In our study, the rDNA loci were found only on the X chromosome in four species, including both the studied species of the family Miridae, the subfamily Mirinae, Horistus orientalis and Mimocoris rugicollis, which at the same time have different karyotypes—2n = 34 and 2n = 26, respectively. The situation with the Miridae is interesting, since all three previously studied species of this family, Deraeocoris ruber (Linnaeus, 1758) and D. rutilus (Herrich-Schaeffer, 1838) from the subfamily Deraeocorinae and Megaloceroea recticornis (Geoffroy, 1785) from the monotypic genus Megaloceroea Fieber, 1858 (subfamily Mirinae), also have 18S rDNA loci on their sex chromosomes [12]. It can be assumed that there is a relationship between the ribosomal genes and the sex chromosomes in Miridae.
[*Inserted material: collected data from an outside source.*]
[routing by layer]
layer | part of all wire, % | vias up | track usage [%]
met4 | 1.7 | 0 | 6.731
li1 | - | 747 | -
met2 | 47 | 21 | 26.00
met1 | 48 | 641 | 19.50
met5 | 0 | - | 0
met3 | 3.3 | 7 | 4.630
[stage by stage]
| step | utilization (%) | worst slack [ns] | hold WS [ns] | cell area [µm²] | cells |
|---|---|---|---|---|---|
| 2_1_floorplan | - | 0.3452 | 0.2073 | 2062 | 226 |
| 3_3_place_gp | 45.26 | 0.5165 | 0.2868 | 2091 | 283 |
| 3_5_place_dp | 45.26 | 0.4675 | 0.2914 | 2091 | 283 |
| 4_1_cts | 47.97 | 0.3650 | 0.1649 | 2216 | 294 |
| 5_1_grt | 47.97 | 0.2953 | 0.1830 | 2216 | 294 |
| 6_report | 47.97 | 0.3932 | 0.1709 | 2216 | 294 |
[src/spme_mem.sv]
// Small program word store for the program/verify path.
// Assumes one write or one read per cycle; read data is registered.
`timescale 1ns/10ps
module spme_mem (
   // Clock
   input  wire logic                         clk,
   // Access
   input  wire logic                         wr_en,
   input  wire logic [spme_pkg::MEM_AW-1:0]  addr,
   input  wire logic [spme_pkg::DATA_W-1:0]  wr_data,
   output      logic [spme_pkg::DATA_W-1:0]  rd_data
);
   import spme_pkg::*;
   logic [DATA_W-1:0] store [0:(1<<MEM_AW)-1];
   always_ff @(posedge clk) begin
      if (wr_en) begin
         store[addr] <= wr_data;
      end
      rd_data <= store[addr];
   end
endmodule
[src/hw/tsf_defs.svh]
// constants for the trace sram word formatter
`ifndef TSF_DEFS_SVH
`define TSF_DEFS_SVH
// ************************************************************
// geometry
// ************************************************************
`define TSF_GROUP_WIDTH   128
`define TSF_HDR_WIDTH     8
`define TSF_WORD_WIDTH    (`TSF_GROUP_WIDTH + `TSF_HDR_WIDTH)
`define TSF_STATE_COUNT   8
`define TSF_STATE_BITS    3
`define TSF_FIFO_DEPTH    0
`define TSF_ADDR_BITS     10
`define TSF_STAMP_WIDTH   64
`define TSF_COUNT_WIDTH   32
`define TSF_CYC_WIDTH     16
`define TSF_CYC_SEL_MAX   4'hE
`define TSF_SLOT_COUNT    4
`define TSF_SLOT_WIDTH    4
// ************************************************************
// header byte fields
// ************************************************************
`define TSF_HDR_CYC       7:6
`define TSF_HDR_OVW       5
`define TSF_HDR_STATE     4:2
`define TSF_HDR_TYPE      1:0
// ************************************************************
// register map (byte addresses) and fields
// ************************************************************
`define TSF_PADDR_BITS    8
`define TSF_REG_CTRL      8'h00
`define TSF_REG_TSCTRL    8'h04
`define TSF_REG_STATESEL  8'h08
`define TSF_REG_COUNTER_TRACE_SELECT    8'h0C
`define TSF_REG_STATUS    8'h10
`define TSF_CTRL_EN       0
`define TSF_CTRL_TS_EN    1
`define TSF_TSCTRL_SEL    3:0
`define TSF_SLOT_VALID    3
`define TSF_STATUS_OVW    31
`define TSF_CTRL_RST      2'h0
`define TSF_TSCTRL_RST    4'h0
`define TSF_STATESEL_RST  8'h00
`define TSF_COUNTER_TRACE_SELECT_RST    16'h0000
`endif

[src/hw/tsf_pkg.sv]
// types and shared decode for the trace sram word formatter
`include "tsf_defs.svh"
`default_nettype none
package tsf_pkg;
	// payload type codes; code 2'h3 is reserved and never produced
	typedef enum logic [1:0] {
		PKT_COUNTER = 2'h0,
		PKT_GROUP   = 2'h1,
		PKT_STAMP   = 2'h2
	} packet_type_t;
	typedef logic [`TSF_STATE_BITS-1:0] state_num_t;
	// number of the highest set request bit
	function automatic state_num_t highest_set(input logic [`TSF_STATE_COUNT-1:0] v);
		state_num_t n;
		n = '0;
		for (int i = 0; i < `TSF_STATE_COUNT; i++) begin
			if (v[i]) n = state_num_t'(i);
		end
		return n;
	endfunction : highest_set
endpackage : tsf_pkg
`default_nettype wire

[src/hw/tsf_cycle_counter.sv]
// free-running fine-grain cycle counter with two-bit window select
`include "tsf_defs.svh"
`default_nettype none
module tsf_cycle_counter (
	input  wire logic       i_mclk,       // analyzer clock
	input  wire logic       i_arst_n,     // async reset, active low
	input  wire logic [3:0] i_bit_select, // low bit of selected pair
	output logic      [1:0] o_fine_bits   // selected counter pair
);
	logic [`TSF_CYC_WIDTH-1:0] count_q; // free-running count
	logic [3:0]                sel;     // clamped select
	// ************************************************************
	// counter
	// ************************************************************
	// wraps silently, never stops
	always_ff @(posedge i_mclk or negedge i_arst_n) begin
		if (!i_arst_n) begin
			count_q <= '0;
		end else begin
			count_q <= count_q + 1'b1;
		end
	end
	// clamp so the pair stays inside the counter
	assign sel = (i_bit_select > `TSF_CYC_SEL_MAX) ? `TSF_CYC_SEL_MAX : i_bit_select;
	// pick two adjacent bits
	assign o_fine_bits = count_q[sel +: 2];
endmodule : tsf_cycle_counter
`default_nettype wire

[src/hw/tsf_priority_arbiter.sv]
// chooses one trace write among coinciding trigger-state requests
`include "tsf_defs.svh"
`default_nettype none
module tsf_priority_arbiter (
	input  wire logic [`TSF_STATE_COUNT-1:0] i_valid,   // per-state requests
	output logic                             o_any,     // some request present
	output tsf_pkg::state_num_t              o_winner,  // state kept
	output logic                             o_dropped  // lower write lost to top state
);
	logic [`TSF_STATE_COUNT-1:0] below; // any request under bit i
	// ************************************************************
	// lower-request scan
	// ************************************************************
	assign below[0] = 1'b0;
	genvar g;
	generate
		for (g = 1; g < `TSF_STATE_COUNT; g++) begin : g_below
			assign below[g] = below[g-1] | i_valid[g-1];
		end
	endgenerate
	assign o_any    = |i_valid;
	// highest number always wins
	assign o_winner = tsf_pkg::highest_set(i_valid);
	// only meaningful without the simultaneous fifos
	assign o_dropped = (`TSF_FIFO_DEPTH == 0) &&
		i_valid[`TSF_STATE_COUNT-1] && below[`TSF_STATE_COUNT-1];
endmodule : tsf_priority_arbiter
`default_nettype wire

[src/hw/trace_sram_word_formatter.sv]
// assembles header plus payload words for the trace sram write port
`include "tsf_defs.svh"
`default_nettype none
module trace_sram_word_formatter (
	// ************************************************************
	// clock and reset
	// ************************************************************
	input  wire logic                            i_mclk,
	input  wire logic                            i_arst_n,
	// ************************************************************
	// apb slave
	// ************************************************************
	input  wire logic                            i_psel,
	input  wire logic                            i_penable,
	input  wire logic                            i_pwrite,
	input  wire logic [`TSF_PADDR_BITS-1:0]      i_paddr,
	input  wire logic [31:0]                     i_pwdata,
	output logic      [31:0]                     o_prdata,
	output logic                                 o_pready,
	output logic                                 o_pslverr,
	// ************************************************************
	// trigger-state capture side
	// ************************************************************
	input  wire logic [`TSF_STATE_COUNT-1:0]     i_capture_valid,
	input  wire logic [`TSF_STATE_COUNT-1:0]     i_capture_counter,
	input  wire logic [`TSF_GROUP_WIDTH-1:0]     i_probed_signal_group,
	input  wire logic [`TSF_GROUP_WIDTH-1:0]     i_alt_signal_group,
	input  wire logic [`TSF_COUNT_WIDTH-1:0]     i_counter_value,
	input  wire logic [`TSF_COUNT_WIDTH-1:0]     i_alt_counter_value,
	input  wire logic [`TSF_STATE_COUNT-1:0]     i_fifo_overrun,
	// ************************************************************
	// timestamp source
	// ************************************************************
	input  wire logic                            i_stamp_request,
	input  wire logic [`TSF_STAMP_WIDTH-1:0]     i_stamp_value,
	output logic                                 o_stamp_taken,
	// ************************************************************
	// trace sram write port
	// ************************************************************
	output logic                                 o_sram_wr_en,
	output logic      [`TSF_ADDR_BITS-1:0]       o_sram_wr_addr,
	output logic      [`TSF_WORD_WIDTH-1:0]      o_sram_wr_data
);
	// ************************************************************
	// declarations
	// ************************************************************
	localparam int TOP = `TSF_STATE_COUNT - 1; // state with extra path

	logic [1:0]                  ctrl_q;      // enable, stamp enable
	logic [3:0]                  tsctrl_q;    // counter pair select
	logic [`TSF_STATE_COUNT-1:0] statesel_q;  // alternate_state_select
	logic [15:0]                 counter_trace_select_q;    // counter_trace_select slots
	logic                        ovw_seen_q;  // sticky overwrite status
	logic                        stamp_pend_q;// stamp waiting for a gap
	logic [`TSF_ADDR_BITS-1:0]   wr_addr_q;   // circular write pointer
	logic                        wr_en_q;     // write strobe
	logic [`TSF_WORD_WIDTH-1:0]  wr_data_q;   // word being written
	logic [31:0]                 rdata_q;     // registered read data

	logic                        cap_any;     // some capture request
	tsf_pkg::state_num_t         winner;      // state whose write stays
	logic                        dropped;     // lower write overwritten by top state
	logic [1:0]                  fine_bits;   // cycle counter pair
	logic                        running;     // writes allowed
	logic                        stamp_take;  // stamp goes this cycle
	logic [2:0]                  slot_info;   // hit flag and position
	logic                        is_counter;  // counter packet chosen
	logic                        ovw_bit;     // header bit 5
	logic [`TSF_HDR_WIDTH-1:0]   header;      // header byte
	logic [`TSF_GROUP_WIDTH-1:0] payload;     // payload bits
	logic                        apb_wr;      // write access phase
	logic                        apb_rd;      // read access phase
	logic                        apb_hit;     // mapped address

	// ************************************************************
	// helpers
	// ************************************************************
	// finds a state among the four counter slots
	function automatic logic [2:0] slot_lookup(
		input logic [15:0]         slots,
		input tsf_pkg::state_num_t st
	);
		logic [2:0] r;
		r = 3'h0;
		for (int s = `TSF_SLOT_COUNT - 1; s >= 0; s--) begin
			if (slots[s*`TSF_SLOT_WIDTH + `TSF_SLOT_VALID] &&
			    slots[s*`TSF_SLOT_WIDTH +: `TSF_STATE_BITS] == st) begin
				r = {1'b1, 2'(s)};
			end
		end
		return r;
	endfunction : slot_lookup

	// true when the offset is a mapped register
	function automatic logic reg_mapped(input logic [`TSF_PADDR_BITS-1:0] a);
		return (a == `TSF_REG_CTRL) || (a == `TSF_REG_TSCTRL) ||
		       (a == `TSF_REG_STATESEL) || (a == `TSF_REG_COUNTER_TRACE_SELECT) ||
		       (a == `TSF_REG_STATUS);
	endfunction : reg_mapped

	// ************************************************************
	// sub-blocks
	// ************************************************************
	// fine-grain time bits
	tsf_cycle_counter u_cycle (
		.i_mclk       (i_mclk),
		.i_arst_n     (i_arst_n),
		.i_bit_select (tsctrl_q),
		.o_fine_bits  (fine_bits)
	);

	// picks one write among coinciding states
	tsf_priority_arbiter u_arb (
		.i_valid   (i_capture_valid),
		.o_any     (cap_any),
		.o_winner  (winner),
		.o_dropped (dropped)
	);

	// ************************************************************
	// apb decode
	// ************************************************************
	// zero wait states: every access ends in its first access cycle
	assign apb_wr   = i_psel & i_penable & i_pwrite;
	assign apb_rd   = i_psel & i_penable & ~i_pwrite;
	assign apb_hit  = reg_mapped(i_paddr);
	assign o_pready = 1'b1;
	// unmapped offsets answer with an error
	assign o_pslverr = i_psel & i_penable & ~apb_hit;
	assign o_prdata  = rdata_q;

	// control registers written by software
	always_ff @(posedge i_mclk or negedge i_arst_n) begin
		if (!i_arst_n) begin
			ctrl_q     <= `TSF_CTRL_RST;
			tsctrl_q   <= `TSF_TSCTRL_RST;
			statesel_q <= `TSF_STATESEL_RST;
			counter_trace_select_q   <= `TSF_COUNTER_TRACE_SELECT_RST;
		end else if (apb_wr) begin
			unique case (i_paddr)
				`TSF_REG_CTRL:     ctrl_q     <= i_pwdata[1:0];
				`TSF_REG_TSCTRL:   tsctrl_q   <= i_pwdata[`TSF_TSCTRL_SEL];
				`TSF_REG_STATESEL: statesel_q <= i_pwdata[`TSF_STATE_COUNT-1:0];
				`TSF_REG_COUNTER_TRACE_SELECT:   counter_trace_select_q   <= i_pwdata[15:0];
				default: begin
					// status is read-only apart from its clear bit
				end
			endcase
		end
	end

	// read data latched in the setup cycle, valid in the access phase
	always_ff @(posedge i_mclk or negedge i_arst_n) begin
		if (!i_arst_n) begin
			rdata_q <= '0;
		end else if (i_psel & ~i_penable & ~i_pwrite) begin
			unique case (i_paddr)
				`TSF_REG_CTRL:     rdata_q <= {30'h0, ctrl_q};
				`TSF_REG_TSCTRL:   rdata_q <= {28'h0, tsctrl_q};
				`TSF_REG_STATESEL: rdata_q <= {24'h0, statesel_q};
				`TSF_REG_COUNTER_TRACE_SELECT:   rdata_q <= {16'h0, counter_trace_select_q};
				`TSF_REG_STATUS:   rdata_q <= {ovw_seen_q, 21'h0, wr_addr_q};
				default:           rdata_q <= '0;
			endcase
		end
	end

	// sticky overwrite flag; a new drop wins over the clear
	always_ff @(posedge i_mclk or negedge i_arst_n) begin
		if (!i_arst_n) begin
			ovw_seen_q <= 1'b0;
		end else if (running & cap_any & ovw_bit) begin
			ovw_seen_q <= 1'b1;
		end else if (apb_wr && i_paddr == `TSF_REG_STATUS && i_pwdata[`TSF_STATUS_OVW]) begin
			ovw_seen_q <= 1'b0;
		end
	end

	// ************************************************************
	// packet selection
	// ************************************************************
	assign running = ctrl_q[`TSF_CTRL_EN];
	// stamps only fill cycles without a capture
	assign stamp_take = running & ctrl_q[`TSF_CTRL_TS_EN] & ~cap_any &
		(stamp_pend_q | i_stamp_request);
	assign o_stamp_taken = stamp_take;
	// counter packet only when the state sits in a valid slot
	assign slot_info  = slot_lookup(counter_trace_select_q, winner);
	assign is_counter = i_capture_counter[winner] & slot_info[2];

	// bit 5 meaning depends on the fifo build
	always_comb begin
		if (`TSF_FIFO_DEPTH == 0) begin
			ovw_bit = dropped;
		end else begin
			ovw_bit = i_fifo_overrun[winner] & statesel_q[winner];
		end
	end

	// pending stamp request; nothing queues while trace or stamps are off
	always_ff @(posedge i_mclk or negedge i_arst_n) begin
		if (!i_arst_n) begin
			stamp_pend_q <= 1'b0;
		end else if (!(running & ctrl_q[`TSF_CTRL_TS_EN])) begin
			stamp_pend_q <= 1'b0;
		end else if (i_stamp_request & ~stamp_take) begin
			stamp_pend_q <= 1'b1;
		end else if (stamp_take) begin
			stamp_pend_q <= 1'b0;
		end
	end

	// ************************************************************
	// header and payload
	// ************************************************************
	// one header per word, type 11 never built
	always_comb begin
		header = '0;
		payload = '0;
		header[`TSF_HDR_CYC] = fine_bits;
		if (cap_any && is_counter) begin
			// counter trace: slot position replaces the state number
			header[`TSF_HDR_TYPE]  = tsf_pkg::PKT_COUNTER;
			header[`TSF_HDR_STATE] = {1'b0, slot_info[1:0]};
			header[`TSF_HDR_OVW]   = ovw_bit;
			payload[`TSF_COUNT_WIDTH-1:0] = (int'(winner) == TOP) ?
				i_alt_counter_value : i_counter_value;
		end else if (cap_any) begin
			// full signal group from the winning state
			header[`TSF_HDR_TYPE]  = tsf_pkg::PKT_GROUP;
			header[`TSF_HDR_STATE] = winner;
			header[`TSF_HDR_OVW]   = ovw_bit;
			payload = (int'(winner) == TOP) ?
				i_alt_signal_group : i_probed_signal_group;
		end else begin
			// timestamp, upper payload stays zero
			header[`TSF_HDR_TYPE] = tsf_pkg::PKT_STAMP;
			payload[`TSF_STAMP_WIDTH-1:0] = i_stamp_value;
		end
	end

	// ************************************************************
	// sram write port
	// ************************************************************
	// whole word registered in one cycle
	always_ff @(posedge i_mclk or negedge i_arst_n) begin
		if (!i_arst_n) begin
			wr_en_q   <= 1'b0;
			wr_data_q <= '0;
		end else begin
			wr_en_q <= running & (cap_any | stamp_take);
			if (running & (cap_any | stamp_take)) begin
				wr_data_q <= {payload, header};
			end
		end
	end

	// circular address, advances after each word
	always_ff @(posedge i_mclk or negedge i_arst_n) begin
		if (!i_arst_n) begin
			wr_addr_q <= '0;
		end else if (wr_en_q) begin
			wr_addr_q <= wr_addr_q + 1'b1;
		end
	end

	assign o_sram_wr_en   = wr_en_q;
	assign o_sram_wr_addr = wr_addr_q;
	assign o_sram_wr_data = wr_data_q;
endmodule : trace_sram_word_formatter
`default_nettype wire

[config.mk]
export PLATFORM = sky130hd
export DESIGN_NAME = trace_sram_word_formatter
export DESIGN_NICKNAME = d
export VERILOG_FILES = /design/src/hw/tsf_pkg.sv /design/src/hw/tsf_cycle_counter.sv /design/src/hw/tsf_priority_arbiter.sv /design/src/hw/trace_sram_word_formatter.sv
export VERILOG_INCLUDE_DIRS = /design/src /design/src/hw
export SDC_FILE = /design/constraint.sdc
export NUM_CORES = 1
export LEC_CHECK = 0
export ABC_CLOCK_PERIOD_IN_PS = 5300
export CAP_MARGIN = 20
export CORE_AREA = 2 2 250 252
export CTS_BUF_LIST = sky130_fd_sc_hd__clkbuf_4 sky130_fd_sc_hd__clkbuf_8 sky130_fd_sc_hd__clkbuf_16
export DETAILED_ROUTE_END_ITERATION = 8
export DIE_AREA = 0 0 252 254
export DONT_BUFFER_PORTS = 1
export GPL_ROUTABILITY_DRIVEN = 0
export HOLD_SLACK_MARGIN = 0.02
export SETUP_SLACK_MARGIN = 0.4
export SLEW_MARGIN = 20
export SYNTH_ARGS = -nofsm -noshare
export SYNTH_HDL_FRONTEND = slang
export SYNTH_HIERARCHICAL = 1
export SYNTH_SLANG_ARGS = --single-unit
[constraint.sdc]
create_clock -name i_mclk -period 5.3 [get_ports i_mclk]
set_input_delay 0.265 -clock i_mclk [delete_from_list [all_inputs] [get_ports i_mclk]]
set_output_delay 0.265 -clock i_mclk [all_outputs]
set_load 0.01 [all_outputs]
# Word-level counts from Yosys, hierarchy flattened
# Cells that the tools add are included.
# op_classes
bitwise_logic	26
mux	29
n_shift	1
n_lt_le_gt_ge	2
add_sub_neg	2
eq_ne	10
n_reduce_logical	19
# ops
cell	count
case mux 32 bit (5 select lines)	1
two-way mux 128 bit	1
two-way mux 64 bit	2
two-way mux 96 bit	1
two-way mux 32 bit	2
two-way mux 3 bit	10
adder 16 x 1 -> 16 bit, second input constant	1
equality test 8 x 4 -> 1 bit, second input constant	2
variable part select 16 x 5 -> 2 bit	1
AND 1 bit	13
equality test 3 bit	4
adder 10 x 1 -> 10 bit, second input constant	1
equality test 8 x 3 -> 1 bit, second input constant	1
equality test 8 x 5 -> 1 bit, second input constant	1
logical AND 1 bit	8
zero test 8 bit	1
two-way mux 4 bit	2
OR 1 bit	8
AND reduction 2 bit	4
OR reduction 8 bit	1
two-way mux 1 bit	7
two-way mux 6 bit	1
inverter 1 bit	5
> comparator 4 bit, second input constant	1
other kinds (7)	10
# totals
in_bits	454
regBits	227

# Depth between registers and ports, before layout
# depth
word_depth	16
ltp_mapped	12
ltp_nobuf	8

# Cells and area by module
# Netlist, hierarchy kept.
# by_module_without_submodules
module	n_inst	area_per_inst_um2	cells_per_inst
trace_sram_word_formatter	1	10492.6	1175
tsf_cycle_counter	1	984.7	93
tsf_priority_arbiter	1	72.6	14

# Worst setup path after synthesis
# Ideal clock, no wire load.
# synth_timing
path_kind	input to register
start	input i_capture_valid[4]
end	register wr_data_q[72], in the netlist o_sram_wr_data[72]
t_required_ps	5217
setup_ps	83
n_path_buf	3
arrival_time_ps	2375
slack_ps	2842
stages	11
cell_sequence	nor2_1 o21ai_0 nand2_1 buf_2 mux4_2 mux2i_2 a41o_2 nand3_2 buf_2 clkbuf_1 o21ai_0
# synth_via
elab_chain_len	13
elab_cells_between_ends	30
# synth_lines
item	line_no	source
start, declared	trace_sram_word_formatter.sv:24	input wire logic [`TSF_STATE_COUNT-1:0] i_capture_valid,
two-way mux 3 bit (*) (4 in series)	tsf_pkg.sv:17	if (v[i]) n = state_num_t'(i);
via winner[1]	trace_sram_word_formatter.sv:61	tsf_pkg::state_num_t winner;
equality test 3 bit	trace_sram_word_formatter.sv:87	slots[s*`TSF_SLOT_WIDTH +: `TSF_STATE_BITS] == st) begin
logical AND 1 bit	trace_sram_word_formatter.sv:86	if (slots[s*`TSF_SLOT_WIDTH + `TSF_SLOT_VALID] &&
two-way mux 3 bit (4 in series)	trace_sram_word_formatter.sv:86	
AND 1 bit	trace_sram_word_formatter.sv:189	assign is_counter = i_capture_counter[winner] & slot_info[2];
logical AND 1 bit	trace_sram_word_formatter.sv:221	if (cap_any && is_counter) begin
two-way mux 96 bit (*)	trace_sram_word_formatter.sv:221	
end signal, assigned	trace_sram_word_formatter.sv:253	wr_data_q <= {payload, header};
end, declared	trace_sram_word_formatter.sv:57	logic [`TSF_WORD_WIDTH-1:0] wr_data_q;
# Mark *: on every way through the listed nets, which the timed path passes. The rest lies on a longest branch. The select of a mux whose other input is x is not followed.
# A chain may end at the register's enable or synchronous reset.

# Worst setup path in the final report
# layout_timing
start	input i_capture_valid[4]
end	register wr_data_q[21], in the netlist o_sram_wr_data[21]
# layout_via
elab_chain_len	13
elab_cells_between_ends	31
# layout_lines
item	line_no
two-way mux 3 bit (*) (4 in series)	tsf_pkg.sv:17
via winner[1]	trace_sram_word_formatter.sv:61
equality test 3 bit	trace_sram_word_formatter.sv:87
logical AND 1 bit	trace_sram_word_formatter.sv:86
two-way mux 3 bit (4 in series)	trace_sram_word_formatter.sv:86
AND 1 bit	trace_sram_word_formatter.sv:189
logical AND 1 bit	trace_sram_word_formatter.sv:221
two-way mux 32 bit (*)	trace_sram_word_formatter.sv:221
# Marks and branches as above.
Moreover, the family Nabidae (from the same infraorder Cimicomorpha), which has data on 13 species, appears to exhibit the same tendency toward the presence of 18S rDNA on sex chromosomes [19,33]. Thus, further studies of both families are needed to verify the above assumption.

Thus, our rDNA-FISH analysis is limited to only 13 species, which however belong to 13 genera for which such data were obtained for the first time. Overall, the results obtained expand our understanding of the patterns of 18S rDNA loci distribution in the chromosomes of the large infraorders Cimicomorpha and Pentatomomorpha and confirm the importance of ribosomal DNA in the reorganization of the genomes of true bugs as a whole.